And it's not because I found it.

It's not because I don't care about it.

It's not because I'm above it now, because i'm still yearning.

I think I just got tired.

Not tired of love itself, but tired of trying to understand it. 

Tired of trying to figure out why something that's supposed to feel soft can also feel like survival. Tired of hearing people say they love you while their actions make you question if they even like you.

And maybe that's dramatic, but honestly... maybe it's me.

Love has always felt like this thing I'm supposed to know. Like everyone is born with an instruction manual except me. People talk about love like it's easy to recognize, easy to keep, easy to trust. But for me, love has always felt like a language I can read but can't fully speak.

Me and love have known each other for years, and somehow, we are still strangers.

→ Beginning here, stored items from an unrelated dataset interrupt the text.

`src/rtl/l1_mem_arbiter.sv`:
```
`default_nettype none
// ============================================================================
// l1_mem_arbiter : shares one memory port between I-cache and D-cache bursts
// Revision 1.0 - initial release
// ============================================================================
module l1_mem_arbiter #(
    parameter int ADDR_W       = 32,
    parameter int DATA_W       = 32,
    parameter int BLOCK_WORDS  = 4,
    parameter int STARVE_LIMIT = 4
) (
    input  logic              clock,
    input  logic              reset,
    input  logic              ic_req,
    input  logic [ADDR_W-1:0] ic_addr,
    output logic              ic_gnt,
    output logic              ic_rvalid,
    output logic [DATA_W-1:0] ic_rdata,
    output logic              ic_done,
    input  logic              dc_req,
    input  logic              dc_we,
    input  logic [ADDR_W-1:0] dc_addr,
    input  logic [DATA_W-1:0] dc_wdata,
    output logic              dc_wnext,
    output logic              dc_gnt,
    output logic              dc_rvalid,
    output logic [DATA_W-1:0] dc_rdata,
    output logic              dc_done,
    output logic              mem_en,
    output logic              mem_we,
    output logic [ADDR_W-1:0] mem_addr,
    output logic [DATA_W-1:0] mem_wdata,
    input  logic              mem_ready,
    input  logic [DATA_W-1:0] mem_rdata,
    output logic              busy,
    output logic              owner
);
    localparam int c_beat_w   = $clog2(BLOCK_WORDS);
    localparam int c_off_w    = c_beat_w + 2;
    localparam int c_starve_w = $clog2(STARVE_LIMIT + 1);
    localparam logic [c_beat_w-1:0]   c_last_beat  = c_beat_w'(BLOCK_WORDS - 1);
    localparam logic [c_starve_w-1:0] c_starve_max = c_starve_w'(STARVE_LIMIT);

    typedef enum logic [1:0] {
        ST_IDLE = 2'd0,
        ST_XFER = 2'd1,
        ST_DONE = 2'd2
    } state_t;

    state_t                     r_state;
    state_t                     w_state_nxt;
    logic [c_beat_w-1:0]        r_beat;
    logic [c_starve_w-1:0]      r_starve;
    logic [ADDR_W-c_off_w-1:0]  r_base;
    logic                       r_owner;
    logic                       r_we;
    logic                       r_first;
    logic                       r_ic_rvalid;
    logic                       r_dc_rvalid;
    logic [DATA_W-1:0]          r_ic_rdata;
    logic [DATA_W-1:0]          r_dc_rdata;
    logic                       w_pick_ic;
    logic                       w_pick_dc;
    logic                       w_beat_ok;

    // Block offset bits of the request addresses are dropped by design.
    logic w_unused_offset;
    assign w_unused_offset = ^{ic_addr[c_off_w-1:0], dc_addr[c_off_w-1:0]};

    always_comb begin
        w_state_nxt = r_state;
        w_pick_ic   = 1'b0;
        w_pick_dc   = 1'b0;
        mem_en      = 1'b0;
        mem_we      = 1'b0;
        ic_gnt      = 1'b0;
        dc_gnt      = 1'b0;
        ic_done     = 1'b0;
        dc_done     = 1'b0;
        case (r_state)
            ST_IDLE: begin
                // D-cache wins ties until the I-cache has been passed over STARVE_LIMIT times
                if (dc_req && !(ic_req && r_starve == c_starve_max)) begin
                    w_pick_dc = 1'b1;
                end else if (ic_req) begin
                    w_pick_ic = 1'b1;
                end
                if (w_pick_dc || w_pick_ic) begin
                    w_state_nxt = ST_XFER;
                end
            end
            ST_XFER: begin
                mem_en = 1'b1;
                mem_we = r_owner & r_we;
                ic_gnt = r_first & ~r_owner;
                dc_gnt = r_first & r_owner;
                if (mem_ready && r_beat == c_last_beat) begin
                    w_state_nxt = ST_DONE;
                end
            end
            ST_DONE: begin
                ic_done     = ~r_owner;
                dc_done     = r_owner;
                w_state_nxt = ST_IDLE;
            end
            default: w_state_nxt = ST_IDLE;
        endcase
    end

    assign w_beat_ok = mem_en & mem_ready;
    assign mem_addr  = {r_base, r_beat, 2'b00};
    assign mem_wdata = dc_wdata;
    assign dc_wnext  = mem_en & mem_we & mem_ready;
    assign busy      = (r_state != ST_IDLE);
    assign owner     = r_owner;
    assign ic_rvalid = r_ic_rvalid;
    assign dc_rvalid = r_dc_rvalid;
    assign ic_rdata  = r_ic_rdata;
    assign dc_rdata  = r_dc_rdata;

    always_ff @(posedge clock) begin
        if (!reset) begin
            r_state     <= ST_IDLE;
            r_beat      <= '0;
            r_starve    <= '0;
            r_base      <= '0;
            r_owner     <= 1'b0;
            r_we        <= 1'b0;
            r_first     <= 1'b0;
            r_ic_rvalid <= 1'b0;
            r_dc_rvalid <= 1'b0;
            r_ic_rdata  <= '0;
            r_dc_rdata  <= '0;
        end else begin
            r_state     <= w_state_nxt;
            r_first     <= w_pick_ic | w_pick_dc;
            r_ic_rvalid <= w_beat_ok & ~r_owner;
            r_dc_rvalid <= w_beat_ok & r_owner & ~r_we;
            if (w_beat_ok) begin
                r_beat <= r_beat + 1'b1;
                if (!r_owner) begin
                    r_ic_rdata <= mem_rdata;
                end else if (!r_we) begin
                    r_dc_rdata <= mem_rdata;
                end
            end
            if (r_state == ST_IDLE) begin
                if (w_pick_dc) begin
                    r_owner <= 1'b1;
                    r_we    <= dc_we;
                    r_base  <= dc_addr[ADDR_W-1:c_off_w];
                    r_beat  <= '0;
                end else if (w_pick_ic) begin
                    r_owner <= 1'b0;
                    r_we    <= 1'b0;
                    r_base  <= ic_addr[ADDR_W-1:c_off_w];
                    r_beat  <= '0;
                end
                if (w_pick_dc && ic_req) begin
                    if (r_starve != c_starve_max) begin
                        r_starve <= r_starve + 1'b1;
                    end
                end else begin
                    r_starve <= '0;
                end
            end
        end
    end

endmodule
`default_nettype wire
```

When I was younger, I thought love was simple. Like addition and subtraction. You love me, I love you. You care about me, I care about you. You don't hurt the people you love, and if you do, you stop once they tell you it hurts.

Simple, right?

But then you get older and realize love is not always black and white. Sometimes love comes with conditions. Sometimes love comes with guilt. Sometimes love looks like someone saying they care about you while repeatedly doing the one thing you begged them not to do.

And that's when love starts feeling less like comfort and more like confusion.

My first understanding of love came from family, of course. Parents, my childhood home, all of that.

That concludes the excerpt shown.